Michael Smith writes:
It is naive to assume, particularly in the context of a heavily
threaded system like MacOS, that thread:CPU affinity will yield
significant improvements here.
It is perhaps more naive to presume that it won't.
My 10GbE driver work makes me pretty familiar with the behavior
under load of the network stacks in MacOSX, Linux, Solaris,
and to a lesser Windows, all of which allow hinting.

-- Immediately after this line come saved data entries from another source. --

**src/rtl/jtframe_rom_pkg.sv**
```systemverilog
// ----------------------------------------------------------------------------
// jtframe_rom_pkg
//
// Shared definitions for the narrow ROM arbiter:
//   - rom_state_t and the three controller state constants
//   - sel_width(): width of a slot index (never less than one bit)
//
// Build option JTFRAME_ROM_RR_EN (used by jtframe_rom_narb) selects
// round-robin arbitration. Without it, fixed priority is used.
// ----------------------------------------------------------------------------
package jtframe_rom_pkg;

    typedef logic [1:0] rom_state_t;

    localparam rom_state_t ST_IDLE      = 2'd0;
    localparam rom_state_t ST_WAIT_ACK  = 2'd1;
    localparam rom_state_t ST_WAIT_DATA = 2'd2;

    // A single slot still needs a one-bit index so that vectors stay legal
    function automatic int sel_width(input int n);
        return (n > 1) ? $clog2(n) : 1;
    endfunction

endpackage

```
**src/rtl/jtframe_rom_slotcache.sv**
```systemverilog
// ----------------------------------------------------------------------------
// jtframe_rom_slotcache
//
// One-entry read cache for a single requesting slot.
//
// Ports:
//   clk, rst   : clock, asynchronous active-high reset
//   flush      : clears the valid bit (has priority over fill)
//   fill       : writes fill_addr/fill_data into the entry and marks it valid
//   fill_addr  : tag to store (the address that was actually fetched)
//   fill_data  : word returned by the SDRAM
//   cs, addr   : the slot's current request and word address
//   ok         : cached word is valid for the current request
//   dout       : cached word
// ----------------------------------------------------------------------------
module jtframe_rom_slotcache
    import jtframe_rom_pkg::*;
#(
    parameter int AW = 22,
    parameter int DW = 32
) (
    input  logic          clk,
    input  logic          rst,
    input  logic          flush,
    input  logic          fill,
    input  logic [AW-1:0] fill_addr,
    input  logic [DW-1:0] fill_data,
    input  logic          cs,
    input  logic [AW-1:0] addr,
    output logic          ok,
    output logic [DW-1:0] dout
);

    logic          valid_q, valid_d;
    logic [AW-1:0] tag_q, tag_d;
    logic [DW-1:0] data_q, data_d;

    // A flush in the same cycle as a fill leaves the entry invalid, so a word
    // fetched before the flush can never be served afterwards.
    always_comb begin
        valid_d = valid_q;
        tag_d   = tag_q;
        data_d  = data_q;
        if (fill) begin
            valid_d = 1'b1;
            tag_d   = fill_addr;
            data_d  = fill_data;
        end
        if (flush) begin
            valid_d = 1'b0;
        end
    end

    always_ff @(posedge clk or posedge rst) begin
        if (rst) begin
            valid_q <= 1'b0;
            tag_q   <= '0;
            data_q  <= '0;
        end else begin
            valid_q <= valid_d;
            tag_q   <= tag_d;
            data_q  <= data_d;
        end
    end

    assign ok   = cs & valid_q & (tag_q == addr);
    assign dout = data_q;

endmodule

```
**src/rtl/jtframe_rom_narb.sv**
```systemverilog
// ----------------------------------------------------------------------------
// jtframe_rom_narb
//
// Arbitrates SLOTS read-only clients onto one SDRAM read port. Each slot has
// a one-entry cache; a slot whose request misses its cache competes for the
// SDRAM, and the returned word is stored under the address that was fetched.
//
// Parameters: SLOTS (1..9), AW (word address width), DW (read data width)
//
// Ports:
//   clk, rst      : clock, asynchronous active-high reset
//   downloading   : ROM load in progress; flushes caches, blocks requests
//   loop_rst      : synchronous cache flush
//   slot_cs       : per-slot request
//   slot_addr     : packed per-slot word address, slot 0 in the LSBs
//   slot_ok       : per-slot hit for the current address
//   slot_dout     : packed per-slot cached word
//   sdram_req     : read request, held until sdram_ack
//   sdram_addr    : address of the current request, stable until data_rdy
//   sdram_ack     : SDRAM accepted the request
//   data_rdy      : data_read is valid
//   data_read     : SDRAM read data
//   refresh_en    : controller idle and no slot waiting; refresh allowed
//
// Build option: define JTFRAME_ROM_RR_EN for round-robin arbitration (search
// starts after the last winner). Otherwise the lowest pending slot wins.
// ----------------------------------------------------------------------------
module jtframe_rom_narb
    import jtframe_rom_pkg::*;
#(
    parameter int SLOTS = 5,
    parameter int AW    = 22,
    parameter int DW    = 32
) (
    input  logic                clk,
    input  logic                rst,
    input  logic                downloading,
    input  logic                loop_rst,
    input  logic [SLOTS-1:0]    slot_cs,
    input  logic [SLOTS*AW-1:0] slot_addr,
    output logic [SLOTS-1:0]    slot_ok,
    output logic [SLOTS*DW-1:0] slot_dout,
    output logic                sdram_req,
    output logic [AW-1:0]       sdram_addr,
    input  logic                sdram_ack,
    input  logic                data_rdy,
    input  logic [DW-1:0]       data_read,
    output logic                refresh_en
);

    localparam int WW = sel_width(SLOTS);

    rom_state_t    state_q, state_d;
    logic          req_q, req_d;
    logic [AW-1:0] addr_q, addr_d;
    logic [WW-1:0] winner_q, winner_d;
    logic          discard_q, discard_d;

    logic             flush;
    logic [SLOTS-1:0] pending;
    logic [SLOTS-1:0] fill_vec;
    logic [AW-1:0]    addr_arr [SLOTS];
    logic             found;
    logic             grant;
    logic [WW-1:0]    grant_idx;

`ifdef JTFRAME_ROM_RR_EN
    // Slot where the next search begins (one past the last winner)
    logic [WW-1:0] ptr_q, ptr_d;
`endif

    assign flush   = loop_rst | downloading;
    assign pending = slot_cs & ~slot_ok;

    generate
        for (genvar i = 0; i < SLOTS; i++) begin : g_slot
            assign addr_arr[i] = slot_addr[i*AW +: AW];

            jtframe_rom_slotcache #(
                .AW (AW),
                .DW (DW)
            ) u_cache (
                .clk       (clk),
                .rst       (rst),
                .flush     (flush),
                .fill      (fill_vec[i]),
                .fill_addr (addr_q),
                .fill_data (data_read),
                .cs        (slot_cs[i]),
                .addr      (addr_arr[i]),
                .ok        (slot_ok[i]),
                .dout      (slot_dout[i*DW +: DW])
            );
        end
    endgenerate

    // Scan all slots starting at 'start', wrapping once; the first pending
    // slot found wins. With fixed priority the scan always starts at slot 0.
    always_comb begin
        int            start;
        int            idx;
        logic [WW-1:0] sel;
        found     = 1'b0;
        grant_idx = '0;
        start     = 0;
        idx       = 0;
        sel       = '0;
`ifdef JTFRAME_ROM_RR_EN
        start     = int'(ptr_q);
`endif
        for (int k = 0; k < SLOTS; k++) begin
            idx = start + k;
            if (idx >= SLOTS) begin
                idx = idx - SLOTS;
            end
            sel = idx[WW-1:0];
            if (!found && pending[sel]) begin
                found     = 1'b1;
                grant_idx = sel;
            end
        end
    end

    assign grant = (state_q == ST_IDLE) && found && !downloading;

`ifdef JTFRAME_ROM_RR_EN
    always_comb begin
        ptr_d = ptr_q;
        if (grant) begin
            ptr_d = (grant_idx == WW'(SLOTS - 1)) ? '0 : grant_idx + 1'b1;
        end
    end

    always_ff @(posedge clk or posedge rst) begin
        if (rst) begin
            ptr_q <= '0;
        end else begin
            ptr_q <= ptr_d;
        end
    end
`endif

    // Request controller. discard marks a transaction that a flush overtook:
    // it still runs to completion on the SDRAM side but its data is dropped.
    // A grant taken in the same cycle as loop_rst is discarded as well.
    always_comb begin
        state_d   = state_q;
        req_d     = req_q;
        addr_d    = addr_q;
        winner_d  = winner_q;
        discard_d = discard_q;
        fill_vec  = '0;

        case (state_q)
            ST_IDLE: begin
                if (grant) begin
                    winner_d  = grant_idx;
                    addr_d    = addr_arr[grant_idx];
                    req_d     = 1'b1;
                    discard_d = loop_rst;
                    state_d   = ST_WAIT_ACK;
                end
            end
            ST_WAIT_ACK: begin
                if (sdram_ack) begin
                    req_d   = 1'b0;
                    state_d = ST_WAIT_DATA;
                end
            end
            ST_WAIT_DATA: begin
                if (data_rdy) begin
                    if (!discard_q && !flush) begin
                        fill_vec[winner_q] = 1'b1;
                    end
                    state_d = ST_IDLE;
                end
            end
            default: begin
                req_d   = 1'b0;
                state_d = ST_IDLE;
            end
        endcase

        if ((state_q != ST_IDLE) && flush) begin
            discard_d = 1'b1;
        end
    end

    always_ff @(posedge clk or posedge rst) begin
        if (rst) begin
            state_q   <= ST_IDLE;
            req_q     <= 1'b0;
            addr_q    <= '0;
            winner_q  <= '0;
            discard_q <= 1'b0;
        end else begin
            state_q   <= state_d;
            req_q     <= req_d;
            addr_q    <= addr_d;
            winner_q  <= winner_d;
            discard_q <= discard_d;
        end
    end

    assign sdram_req  = req_q;
    assign sdram_addr = addr_q;
    assign refresh_en = (state_q == ST_IDLE) && !(|pending);

endmodule

```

If you take another OS (say Linux), and intstall it on a Mac Pro, the
only way to make it perform badly (like MacOSX) is to supply totally
*incorrect* hints (bind the irq handler to one socket, and the
benchmark to the other). And even then it does not perform as badly
as MacOSX does on average :( If I then boot into OSX and apply the
only sort of hinting I'm aware of -- disabling the second CPU package
-- I get "reasonable" performance (2x the CPU utilization of Linux,
and a hair less bandwidth).
If I had a way to bind the ithread, the dlil thread, and
the application to a CPU or set of CPUs, I could coerce
MacOSX into getting decent performance without the drastic step
of disabling a CPU core.
Since you guys are fond of Solaris these days (Dtrace, ZFS, etc), I
encourage you to take a look at the tools and APIs that Solaris
provides (psrset(1M), processor_bind(2), pset_bind(2).